■ **Records shown**:
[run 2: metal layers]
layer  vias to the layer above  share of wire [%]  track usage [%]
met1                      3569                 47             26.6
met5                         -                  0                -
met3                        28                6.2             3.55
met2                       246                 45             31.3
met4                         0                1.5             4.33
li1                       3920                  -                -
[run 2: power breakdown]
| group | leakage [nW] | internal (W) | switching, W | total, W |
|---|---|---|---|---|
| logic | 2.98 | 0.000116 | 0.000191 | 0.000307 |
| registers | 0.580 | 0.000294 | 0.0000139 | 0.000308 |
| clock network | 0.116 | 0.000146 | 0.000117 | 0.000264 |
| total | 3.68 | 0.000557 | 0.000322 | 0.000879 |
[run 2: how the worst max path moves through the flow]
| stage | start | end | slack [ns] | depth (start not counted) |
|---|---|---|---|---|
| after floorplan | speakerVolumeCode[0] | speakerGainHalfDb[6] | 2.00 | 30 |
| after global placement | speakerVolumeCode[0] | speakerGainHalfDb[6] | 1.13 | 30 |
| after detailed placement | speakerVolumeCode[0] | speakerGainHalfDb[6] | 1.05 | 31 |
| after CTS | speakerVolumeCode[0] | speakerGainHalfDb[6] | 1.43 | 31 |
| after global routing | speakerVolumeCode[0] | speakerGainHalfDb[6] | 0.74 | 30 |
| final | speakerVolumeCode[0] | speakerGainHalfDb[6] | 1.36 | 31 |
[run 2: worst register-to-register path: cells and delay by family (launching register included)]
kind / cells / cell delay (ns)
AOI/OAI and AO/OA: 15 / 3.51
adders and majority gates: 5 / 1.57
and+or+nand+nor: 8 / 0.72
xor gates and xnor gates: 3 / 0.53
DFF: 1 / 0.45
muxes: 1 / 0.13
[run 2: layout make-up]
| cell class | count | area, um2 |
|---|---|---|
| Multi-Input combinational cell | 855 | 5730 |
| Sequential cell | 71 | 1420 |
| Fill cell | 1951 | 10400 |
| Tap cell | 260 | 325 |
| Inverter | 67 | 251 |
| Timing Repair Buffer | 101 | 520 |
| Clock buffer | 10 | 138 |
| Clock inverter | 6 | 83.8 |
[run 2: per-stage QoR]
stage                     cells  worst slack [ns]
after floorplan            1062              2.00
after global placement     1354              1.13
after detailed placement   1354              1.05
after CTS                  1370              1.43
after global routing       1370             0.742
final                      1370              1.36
===== src/logic/ddrmrs_top.sv =====
/*
  mode and extended mode register bank of a ddr2 sdram: decodes register
  write commands sampled on rising ck edges and drives the decoded fields.
  assumes the controller only writes when idle with cke high, and respects
  the register write cycle time; ck is sampled by core_clk.
*/
`timescale 1ns/10ps
`include "ddrmrs_params.svh"
module ddrmrs_top
  import ddrmrs_pkg::*;
(
  // clock and reset
  input  wire logic        core_clk,
  input  wire logic        rst,
  // memory command pins
  input  wire logic        ck,
  input  wire logic        cke,
  input  wire logic        cs_n,
  input  wire logic        ras_n,
  input  wire logic        cas_n,
  input  wire logic        we_n,
  input  wire logic [2:0]  ba,
  input  wire logic [12:0] addr,
  // main register fields
  output logic [2:0]       burst_length,
  output logic             burst_interleave,
  output logic [2:0]       cas_latency,
  output logic             test_mode,
  output logic             dll_reset,
  output logic [2:0]       write_recovery,
  // register one fields
  output logic             dll_enable,
  output logic             half_strength,
  output logic [2:0]       additive_latency,
  output logic [1:0]       termination_sel,
  output logic [2:0]       driver_calibration,
  output logic             strobe_n_disable,
  output logic             output_disable,
  // register two and three
  output logic [2:0]       partial_array_self_refresh,
  output logic             duty_cycle_corrector,
  output logic             high_temp_refresh,
  output logic [12:0]      ext_three_word,
  // status
  output logic             self_refresh,
  output logic             reg_write_pulse
);
  localparam int SYNC_W = 22;

  logic [SYNC_W-1:0] pins_s;
  logic              ck_s;
  logic              ck_prev_q;
  logic              cke_s;
  logic              cke_prev_q;
  logic              cs_s;
  logic              ras_s;
  logic              cas_s;
  logic              we_s;
  logic [2:0]        ba_s;
  ddrmrs_word_t      addr_s;

  ddrmrs_word_t main_q;
  ddrmrs_word_t one_q;
  ddrmrs_word_t one_d;
  ddrmrs_word_t two_q;
  ddrmrs_word_t three_q;
  ddrmrs_sr_t   sr_q;
  ddrmrs_sr_t   sr_d;

  ddrmrs_sync #(
    .W (SYNC_W)
  ) u_sync (
    .core_clk (core_clk),
    .rst      (rst),
    .async_in ({ck, cke, cs_n, ras_n, cas_n, we_n, ba, addr}),
    .sync_out (pins_s)
  );

  assign {ck_s, cke_s, cs_s, ras_s, cas_s, we_s, ba_s, addr_s} = pins_s;

  wire ck_rise   = ck_s & ~ck_prev_q;
  wire cmd_valid = ck_rise & cke_prev_q & cke_s & ~cs_s;
  // register write: all strobes low, top bank bit low
  wire mrs_cmd   = cmd_valid & ~ras_s & ~cas_s & ~we_s & ~ba_s[2];
  wire ref_cmd   = ck_rise & cke_prev_q & ~cs_s & ~ras_s & ~cas_s & we_s;
  wire sr_entry  = ref_cmd & ~cke_s;
  wire sr_exit   = ck_rise & ~cke_prev_q & cke_s & (cs_s | (ras_s & cas_s & we_s));
  wire wr_main   = mrs_cmd & (ba_s[1:0] == `DDRMRS_SEL_MAIN);
  wire wr_one    = mrs_cmd & (ba_s[1:0] == `DDRMRS_SEL_ONE);
  wire wr_two    = mrs_cmd & (ba_s[1:0] == `DDRMRS_SEL_TWO);
  wire wr_three  = mrs_cmd & (ba_s[1:0] == `DDRMRS_SEL_THREE);
  wire cal_adj   = addr_s[`DDRMRS_CAL_HI:`DDRMRS_CAL_LO] == `DDRMRS_CAL_ADJUST;

  // adjust-mode write keeps the old latency field
  always_comb begin
    one_d = addr_s;
    if (cal_adj) begin
      one_d[`DDRMRS_AL_HI:`DDRMRS_AL_LO] = one_q[`DDRMRS_AL_HI:`DDRMRS_AL_LO];
    end
  end

  always_comb begin
    sr_d = sr_q;
    unique case (sr_q)
      DDRMRS_SR_OUT: if (sr_entry) sr_d = DDRMRS_SR_IN;
      DDRMRS_SR_IN:  if (sr_exit) sr_d = DDRMRS_SR_OUT;
      default:       sr_d = DDRMRS_SR_OUT;
    endcase
  end

  always_ff @(posedge core_clk) begin
    if (rst) begin
      ck_prev_q  <= 1'b0;
      cke_prev_q <= 1'b0;
      sr_q       <= DDRMRS_SR_OUT;
    end else begin
      ck_prev_q  <= ck_s;
      if (ck_rise) begin
        cke_prev_q <= cke_s;
      end
      sr_q       <= sr_d;
    end
  end

  // registers have no reset; contents undefined until written
  always_ff @(posedge core_clk) begin
    if (wr_main) begin
      main_q <= addr_s;
    end
    if (wr_one) begin
      one_q <= one_d;
    end
    if (wr_two) begin
      two_q <= addr_s;
    end
    if (wr_three) begin
      three_q <= addr_s;
    end
  end

  always_ff @(posedge core_clk) begin
    if (rst) begin
      burst_length               <= 3'h0;
      burst_interleave           <= 1'b0;
      cas_latency                <= 3'h0;
      test_mode                  <= 1'b0;
      dll_reset                  <= 1'b0;
      write_recovery             <= 3'h0;
      dll_enable                 <= 1'b0;
      half_strength              <= 1'b0;
      additive_latency           <= 3'h0;
      termination_sel            <= 2'h0;
      driver_calibration         <= 3'h0;
      strobe_n_disable           <= 1'b0;
      output_disable             <= 1'b0;
      partial_array_self_refresh <= 3'h0;
      duty_cycle_corrector       <= 1'b0;
      high_temp_refresh          <= 1'b0;
      ext_three_word             <= 13'h0000;
      self_refresh               <= 1'b0;
      reg_write_pulse            <= 1'b0;
    end else begin
      burst_length       <= main_q[`DDRMRS_BL_HI:`DDRMRS_BL_LO];
      burst_interleave   <= main_q[`DDRMRS_BT_BIT];
      cas_latency        <= main_q[`DDRMRS_CL_HI:`DDRMRS_CL_LO];
      test_mode          <= main_q[`DDRMRS_TM_BIT];
      dll_reset          <= main_q[`DDRMRS_DLLRST_BIT];
      write_recovery     <= main_q[`DDRMRS_WR_HI:`DDRMRS_WR_LO];
      // dll low-true enable bit, forced off in self refresh
      dll_enable         <= ~one_q[`DDRMRS_DLLDIS_BIT] & (sr_q == DDRMRS_SR_OUT);
      half_strength      <= one_q[`DDRMRS_HALF_BIT];
      additive_latency   <= one_q[`DDRMRS_AL_HI:`DDRMRS_AL_LO];
      termination_sel    <= {one_q[`DDRMRS_RTT1_BIT], one_q[`DDRMRS_RTT0_BIT]};
      driver_calibration <= one_q[`DDRMRS_CAL_HI:`DDRMRS_CAL_LO];
      strobe_n_disable   <= one_q[`DDRMRS_NDQS_BIT];
      output_disable     <= one_q[`DDRMRS_OUTDIS_BIT];
      partial_array_self_refresh <= two_q[`DDRMRS_PARTIAL_ARRAY_SELF_REFRESH_HI:`DDRMRS_PARTIAL_ARRAY_SELF_REFRESH_LO];
      duty_cycle_corrector <= two_q[`DDRMRS_DCC_BIT];
      high_temp_refresh  <= two_q[`DDRMRS_HTSR_BIT];
      ext_three_word     <= three_q;
      self_refresh       <= (sr_q == DDRMRS_SR_IN);
      reg_write_pulse    <= mrs_cmd;
    end
  end
endmodule
`src/verilog/twowire_pkg.sv`:
```
`default_nettype none
package twowire_pkg;

   // ---------------------------------------------------------------
   // Register map (byte addresses, one word each)
   // ---------------------------------------------------------------
   localparam logic [7:0] ADDR_OWN    = 8'h00;
   localparam logic [7:0] ADDR_CTRL   = 8'h04;
   localparam logic [7:0] ADDR_STATUS = 8'h08;
   localparam logic [7:0] ADDR_DATA   = 8'h0c;

   // ---------------------------------------------------------------
   // Field layout and reset values
   // ---------------------------------------------------------------
   localparam int         SLA_MSB          = 7;
   localparam int         SLA_LSB          = 1;
   localparam int         GCE_BIT          = 0;
   localparam int         CODE_LSB         = 3;
   localparam logic [6:0] GENERAL_CALL_ADDR = 7'h00;
   localparam logic [2:0] LAST_BIT         = 3'h7;
   localparam logic [7:0] OWN_RESET        = 8'h00;
   localparam logic [7:0] DATA_RESET       = 8'hff;
   localparam logic [1:0] PRESCALER_RESET  = 2'h0;

   typedef struct packed {
      logic flag;
      logic ack_enable;
      logic start_request;
      logic stop_request;
      logic write_collision_flag;
      logic interface_enable;
      logic reserved;
      logic serial_irq_enable;
   } twowire_control_t;

   localparam twowire_control_t CTRL_RESET = 8'h00;

   // ---------------------------------------------------------------
   // Status codes, prescaler bits excluded
   // ---------------------------------------------------------------
   localparam logic [7:0] STATUS_OWN_READ   = 8'ha8;
   localparam logic [7:0] STATUS_ARB_READ   = 8'hb0;
   localparam logic [7:0] STATUS_DATA_ACK   = 8'hb8;
   localparam logic [7:0] STATUS_DATA_NACK  = 8'hc0;
   localparam logic [7:0] STATUS_LAST_ACK   = 8'hc8;
   localparam logic [7:0] STATUS_NO_INFO    = 8'hf8;
   localparam logic [7:0] STATUS_BUS_ERROR  = 8'h00;

   // ---------------------------------------------------------------
   // AHB-Lite encodings
   // ---------------------------------------------------------------
   localparam logic [1:0] HTRANS_NONSEQ = 2'h2;
   localparam logic       HRESP_OKAY    = 1'h0;

   typedef enum logic [2:0] {
      LINK_IDLE      = 3'b000,
      LINK_ADDR      = 3'b001,
      LINK_ADDR_LAST = 3'b010,
      LINK_ADDR_ACK  = 3'b011,
      LINK_HOLD      = 3'b100,
      LINK_TX        = 3'b101,
      LINK_ACK_CHECK = 3'b110,
      LINK_BUS_ERROR = 3'b111
   } link_state_t;

endpackage
`default_nettype wire

```
`src/verilog/twowire_slave_transmitter.sv`:
```
`default_nettype none
module twowire_slave_transmitter (
   // Clock and reset
   input  wire logic        mclk_in,
   input  wire logic        reset_in,
   // AHB-Lite slave
   input  wire logic        hsel_in,
   input  wire logic [31:0] haddr_in,
   input  wire logic [1:0]  htrans_in,
   input  wire logic        hwrite_in,
   input  wire logic [2:0]  hsize_in,
   input  wire logic [31:0] hwdata_in,
   input  wire logic        hready_in,
   output var  logic [31:0] hrdata_out,
   output      logic        hreadyout_out,
   output      logic        hresp_out,
   // Two-wire bus pins, open drain
   input  wire logic        scl_in,
   output      logic        scl_out,
   output      logic        scl_oe_out,
   input  wire logic        sda_in,
   output      logic        sda_out,
   output      logic        sda_oe_out,
   // System sideband
   input  wire logic        sleep_in,
   input  wire logic        arb_lost_in,
   output var  logic        wake_request_out,
   output      logic        start_pending_out,
   output var  logic        slave_receive_out
);

   // ---------------------------------------------------------------
   // Registers
   // ---------------------------------------------------------------
   logic [7:0]                    own_slave_address;
   twowire_pkg::twowire_control_t twowire_control;
   logic [7:0]                    status_code;
   logic [1:0]                    prescaler;
   logic [7:0]                    twowire_data_reg;

   twowire_pkg::link_state_t      state, next_state;
   logic [2:0]                    bit_count, next_bit_count;
   logic [7:0]                    shift, next_shift;
   logic                          ack_seen, next_ack_seen;
   logic                          last_byte, next_last_byte;
   logic                          tx_setup, arb_flag, bus_busy;
   logic [7:0]                    next_status;
   logic                          flag_set, stop_clear, addr_capture;
   logic                          match_event, receive_event;
   logic                          wr_pending;
   logic [7:0]                    wr_addr;

   // ---------------------------------------------------------------
   // Pin synchronisers
   // ---------------------------------------------------------------
   logic scl_meta, scl_sync, scl_prev;
   logic sda_meta, sda_sync, sda_prev;

   always_ff @(posedge mclk_in) begin
      scl_meta <= scl_in;
      scl_sync <= scl_meta;
      scl_prev <= scl_sync;
      sda_meta <= sda_in;
      sda_sync <= sda_meta;
      sda_prev <= sda_sync;
   end

   wire scl_rise   = scl_sync & ~scl_prev;
   wire scl_fall   = ~scl_sync & scl_prev;
   wire start_cond = scl_sync & scl_prev & sda_prev & ~sda_sync;
   wire stop_cond  = scl_sync & scl_prev & ~sda_prev & sda_sync;

   // ---------------------------------------------------------------
   // AHB-Lite decode
   // ---------------------------------------------------------------
   wire addr_phase = hsel_in & hready_in & (htrans_in == twowire_pkg::HTRANS_NONSEQ);
   wire [7:0] req_addr = haddr_in[7:0];
   wire       req_low  = (haddr_in[31:8] == 24'h000000);
   wire [7:0] wbyte     = hwdata_in[7:0];
   wire       wr_own    = wr_pending & (wr_addr == twowire_pkg::ADDR_OWN);
   wire       wr_ctrl   = wr_pending & (wr_addr == twowire_pkg::ADDR_CTRL);
   wire       wr_status = wr_pending & (wr_addr == twowire_pkg::ADDR_STATUS);
   wire       wr_data   = wr_pending & (wr_addr == twowire_pkg::ADDR_DATA);
   twowire_pkg::twowire_control_t wctrl;
   assign wctrl = wbyte;
   wire flag_clear = wr_ctrl & wctrl.flag;

   // Flag low hides the code behind the no-information value
   wire [7:0] status_view = twowire_control.flag ? status_code : twowire_pkg::STATUS_NO_INFO;
   wire [7:0] status_read = {status_view[7:twowire_pkg::CODE_LSB], 1'b0, prescaler};

   wire [7:0] read_byte =
      (req_addr == twowire_pkg::ADDR_OWN)    ? own_slave_address :
      (req_addr == twowire_pkg::ADDR_CTRL)   ? twowire_control   :
      (req_addr == twowire_pkg::ADDR_STATUS) ? status_read       :
      (req_addr == twowire_pkg::ADDR_DATA)   ? twowire_data_reg  : 8'h00;

   assign hreadyout_out = 1'b1;
   assign hresp_out     = twowire_pkg::HRESP_OKAY;

   // Read data is fetched at the address phase so it stands registered
   always_ff @(posedge mclk_in) begin
      if (reset_in) begin
         wr_pending <= 1'b0;
         wr_addr    <= 8'h00;
         hrdata_out <= 32'h00000000;
      end else begin
         wr_pending <= addr_phase & hwrite_in & req_low;
         wr_addr    <= req_addr;
         if (addr_phase & ~hwrite_in) begin
            hrdata_out <= {24'h000000, req_low ? read_byte : 8'h00};
         end
      end
   end

   // ---------------------------------------------------------------
   // Address recognition
   // ---------------------------------------------------------------
   wire [7:0] addr_byte = {shift[6:0], sda_sync};
   wire own_hit = addr_byte[7:1] == own_slave_address[twowire_pkg::SLA_MSB:twowire_pkg::SLA_LSB];
   wire gc_hit  = (addr_byte[7:1] == twowire_pkg::GENERAL_CALL_ADDR)
                  & own_slave_address[twowire_pkg::GCE_BIT];
   wire addr_match = twowire_control.ack_enable & (own_hit | gc_hit);
   wire read_dir   = addr_byte[0];
   wire done_code  = (status_code == twowire_pkg::STATUS_DATA_NACK) |
                     (status_code == twowire_pkg::STATUS_LAST_ACK);
   wire addressed  = (state == twowire_pkg::LINK_ADDR_LAST) |
                     (state == twowire_pkg::LINK_ADDR_ACK) |
                     (state == twowire_pkg::LINK_TX) |
                     (state == twowire_pkg::LINK_ACK_CHECK);
   wire bus_error  = addressed & (start_cond | stop_cond);

   // ---------------------------------------------------------------
   // Link state machine
   // ---------------------------------------------------------------
   always_comb begin
      next_state     = state;
      next_bit_count = bit_count;
      next_shift     = shift;
      next_ack_seen  = ack_seen;
      next_last_byte = last_byte;
      next_status    = status_code;
      flag_set       = 1'b0;
      stop_clear     = 1'b0;
      addr_capture   = 1'b0;
      match_event    = 1'b0;
      receive_event  = 1'b0;
      if (bus_error) begin
         next_state  = twowire_pkg::LINK_BUS_ERROR;
         next_status = twowire_pkg::STATUS_BUS_ERROR;
         flag_set    = 1'b1;
      end else begin
         unique case (state)
            twowire_pkg::LINK_IDLE: begin
               // Bus is watched even with acknowledge disabled
               if (start_cond) begin
                  next_state     = twowire_pkg::LINK_ADDR;
                  next_bit_count = 3'h0;
               end
            end
            twowire_pkg::LINK_ADDR: begin
               if (stop_cond) begin
                  next_state = twowire_pkg::LINK_IDLE;
               end else if (start_cond) begin
                  next_bit_count = 3'h0;
               end else if (scl_rise) begin
                  next_shift     = addr_byte;
                  next_bit_count = bit_count + 3'h1;
                  if (bit_count == twowire_pkg::LAST_BIT) begin
                     addr_capture = addr_match;
                     if (addr_match & read_dir) begin
                        next_state  = twowire_pkg::LINK_ADDR_LAST;
                        match_event = 1'b1;
                     end else begin
                        receive_event = addr_match;
                        next_state    = twowire_pkg::LINK_IDLE;
                     end
                  end
               end
            end
            twowire_pkg::LINK_ADDR_LAST: begin
               if (scl_fall) begin
                  next_state = twowire_pkg::LINK_ADDR_ACK;
               end
            end
            twowire_pkg::LINK_ADDR_ACK: begin
               if (scl_fall) begin
                  next_state  = twowire_pkg::LINK_HOLD;
                  flag_set    = 1'b1;
                  next_status = arb_flag ? twowire_pkg::STATUS_ARB_READ
                                         : twowire_pkg::STATUS_OWN_READ;
               end
            end
            twowire_pkg::LINK_HOLD: begin
               if (~twowire_control.flag) begin
                  if (done_code) begin
                     next_state = twowire_pkg::LINK_IDLE;
                  end else begin
                     next_state     = twowire_pkg::LINK_TX;
                     next_shift     = twowire_data_reg;
                     next_bit_count = 3'h0;
                     next_last_byte = ~twowire_control.ack_enable;
                  end
               end
            end
            twowire_pkg::LINK_TX: begin
               if (scl_fall) begin
                  next_bit_count = bit_count + 3'h1;
                  next_shift     = {shift[6:0], 1'b1};
                  if (bit_count == twowire_pkg::LAST_BIT) begin
                     next_state = twowire_pkg::LINK_ACK_CHECK;
                  end
               end
            end
            twowire_pkg::LINK_ACK_CHECK: begin
               if (scl_rise) begin
                  next_ack_seen = ~sda_sync;
               end else if (scl_fall) begin
                  next_state = twowire_pkg::LINK_HOLD;
                  flag_set   = 1'b1;
                  if (~ack_seen) begin
                     next_status = twowire_pkg::STATUS_DATA_NACK;
                  end else if (last_byte) begin
                     next_status = twowire_pkg::STATUS_LAST_ACK;
                  end else begin
                     next_status = twowire_pkg::STATUS_DATA_ACK;
                  end
               end
            end
            twowire_pkg::LINK_BUS_ERROR: begin
               if (flag_clear & wctrl.stop_request) begin
                  next_state = twowire_pkg::LINK_IDLE;
                  stop_clear = 1'b1;
               end
            end
         endcase
      end
      if (~twowire_control.interface_enable) begin
         next_state = twowire_pkg::LINK_IDLE;
         flag_set   = 1'b0;
      end
   end

   always_ff @(posedge mclk_in) begin
      if (reset_in) begin
         state     <= twowire_pkg::LINK_IDLE;
         bit_count <= 3'h0;
         shift     <= 8'hff;
         ack_seen  <= 1'b0;
         last_byte <= 1'b0;
         tx_setup  <= 1'b0;
      end else begin
         state     <= next_state;
         bit_count <= next_bit_count;
         shift     <= next_shift;
         ack_seen  <= next_ack_seen;
         last_byte <= next_last_byte;
         tx_setup  <= (state == twowire_pkg::LINK_HOLD) & (next_state == twowire_pkg::LINK_TX);
      end
   end

   // ---------------------------------------------------------------
   // Bus tracking and sideband
   // ---------------------------------------------------------------
   always_ff @(posedge mclk_in) begin
      if (reset_in) begin
         bus_busy          <= 1'b0;
         arb_flag          <= 1'b0;
         wake_request_out  <= 1'b0;
         slave_receive_out <= 1'b0;
      end else begin
         bus_busy <= start_cond | (bus_busy & ~stop_cond);
         // Arrival wins over the consuming acknowledge
         if (arb_lost_in) begin
            arb_flag <= 1'b1;
         end else if (stop_cond | (flag_set & (state == twowire_pkg::LINK_ADDR_ACK))) begin
            arb_flag <= 1'b0;
         end
         // Leaving sleep drops the request
         wake_request_out <= sleep_in & (wake_request_out | match_event);
         slave_receive_out <= receive_event;
      end
   end

   // Master side launches the start; only asked for once the bus is free
   assign start_pending_out = twowire_control.start_request & ~bus_busy &
                              (state == twowire_pkg::LINK_IDLE);

   // ---------------------------------------------------------------
   // Software registers
   // ---------------------------------------------------------------
   always_ff @(posedge mclk_in) begin
      if (reset_in) begin
         own_slave_address <= twowire_pkg::OWN_RESET;
         twowire_control   <= twowire_pkg::CTRL_RESET;
         status_code       <= twowire_pkg::STATUS_NO_INFO;
         prescaler         <= twowire_pkg::PRESCALER_RESET;
         twowire_data_reg  <= twowire_pkg::DATA_RESET;
      end else begin
         status_code <= next_status;
         if (wr_own) begin
            own_slave_address <= wbyte;
         end
         if (wr_status) begin
            prescaler <= wbyte[1:0];
         end
         if (wr_ctrl) begin
            twowire_control.ack_enable        <= wctrl.ack_enable;
            twowire_control.start_request     <= wctrl.start_request;
            twowire_control.interface_enable  <= wctrl.interface_enable;
            twowire_control.serial_irq_enable <= wctrl.serial_irq_enable;
         end
         if (stop_clear) begin
            twowire_control.stop_request <= 1'b0;
         end else if (wr_ctrl) begin
            twowire_control.stop_request <= wctrl.stop_request;
         end
         // Set beats a clear that lands in the same cycle
         if (flag_set) begin
            twowire_control.flag <= 1'b1;
         end else if (flag_clear) begin
            twowire_control.flag <= 1'b0;
         end
         // Data is only taken while the flag stands
         if (wr_data) begin
            twowire_control.write_collision_flag <= ~twowire_control.flag;
            if (twowire_control.flag) begin
               twowire_data_reg <= wbyte;
            end
         end else if (addr_capture & ~sleep_in) begin
            // Asleep, the address byte never reaches the data register
            twowire_data_reg <= addr_byte;
         end
      end
   end

   // ---------------------------------------------------------------
   // Pin drive: open drain, enable pulls low
   // ---------------------------------------------------------------
   assign scl_out    = 1'b0;
   assign sda_out    = 1'b0;
   // Holding low also covers a wake-up of any length
   assign scl_oe_out = (state == twowire_pkg::LINK_HOLD) | tx_setup;
   assign sda_oe_out = (state == twowire_pkg::LINK_ADDR_ACK) |
                       ((state == twowire_pkg::LINK_TX) & ~shift[7]);

endmodule
`default_nettype wire

```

■ **Your instructions**:
Say how many lines of the data above have the string "with" in them, and write nothing besides that number.

■ **Exercise solution**:
2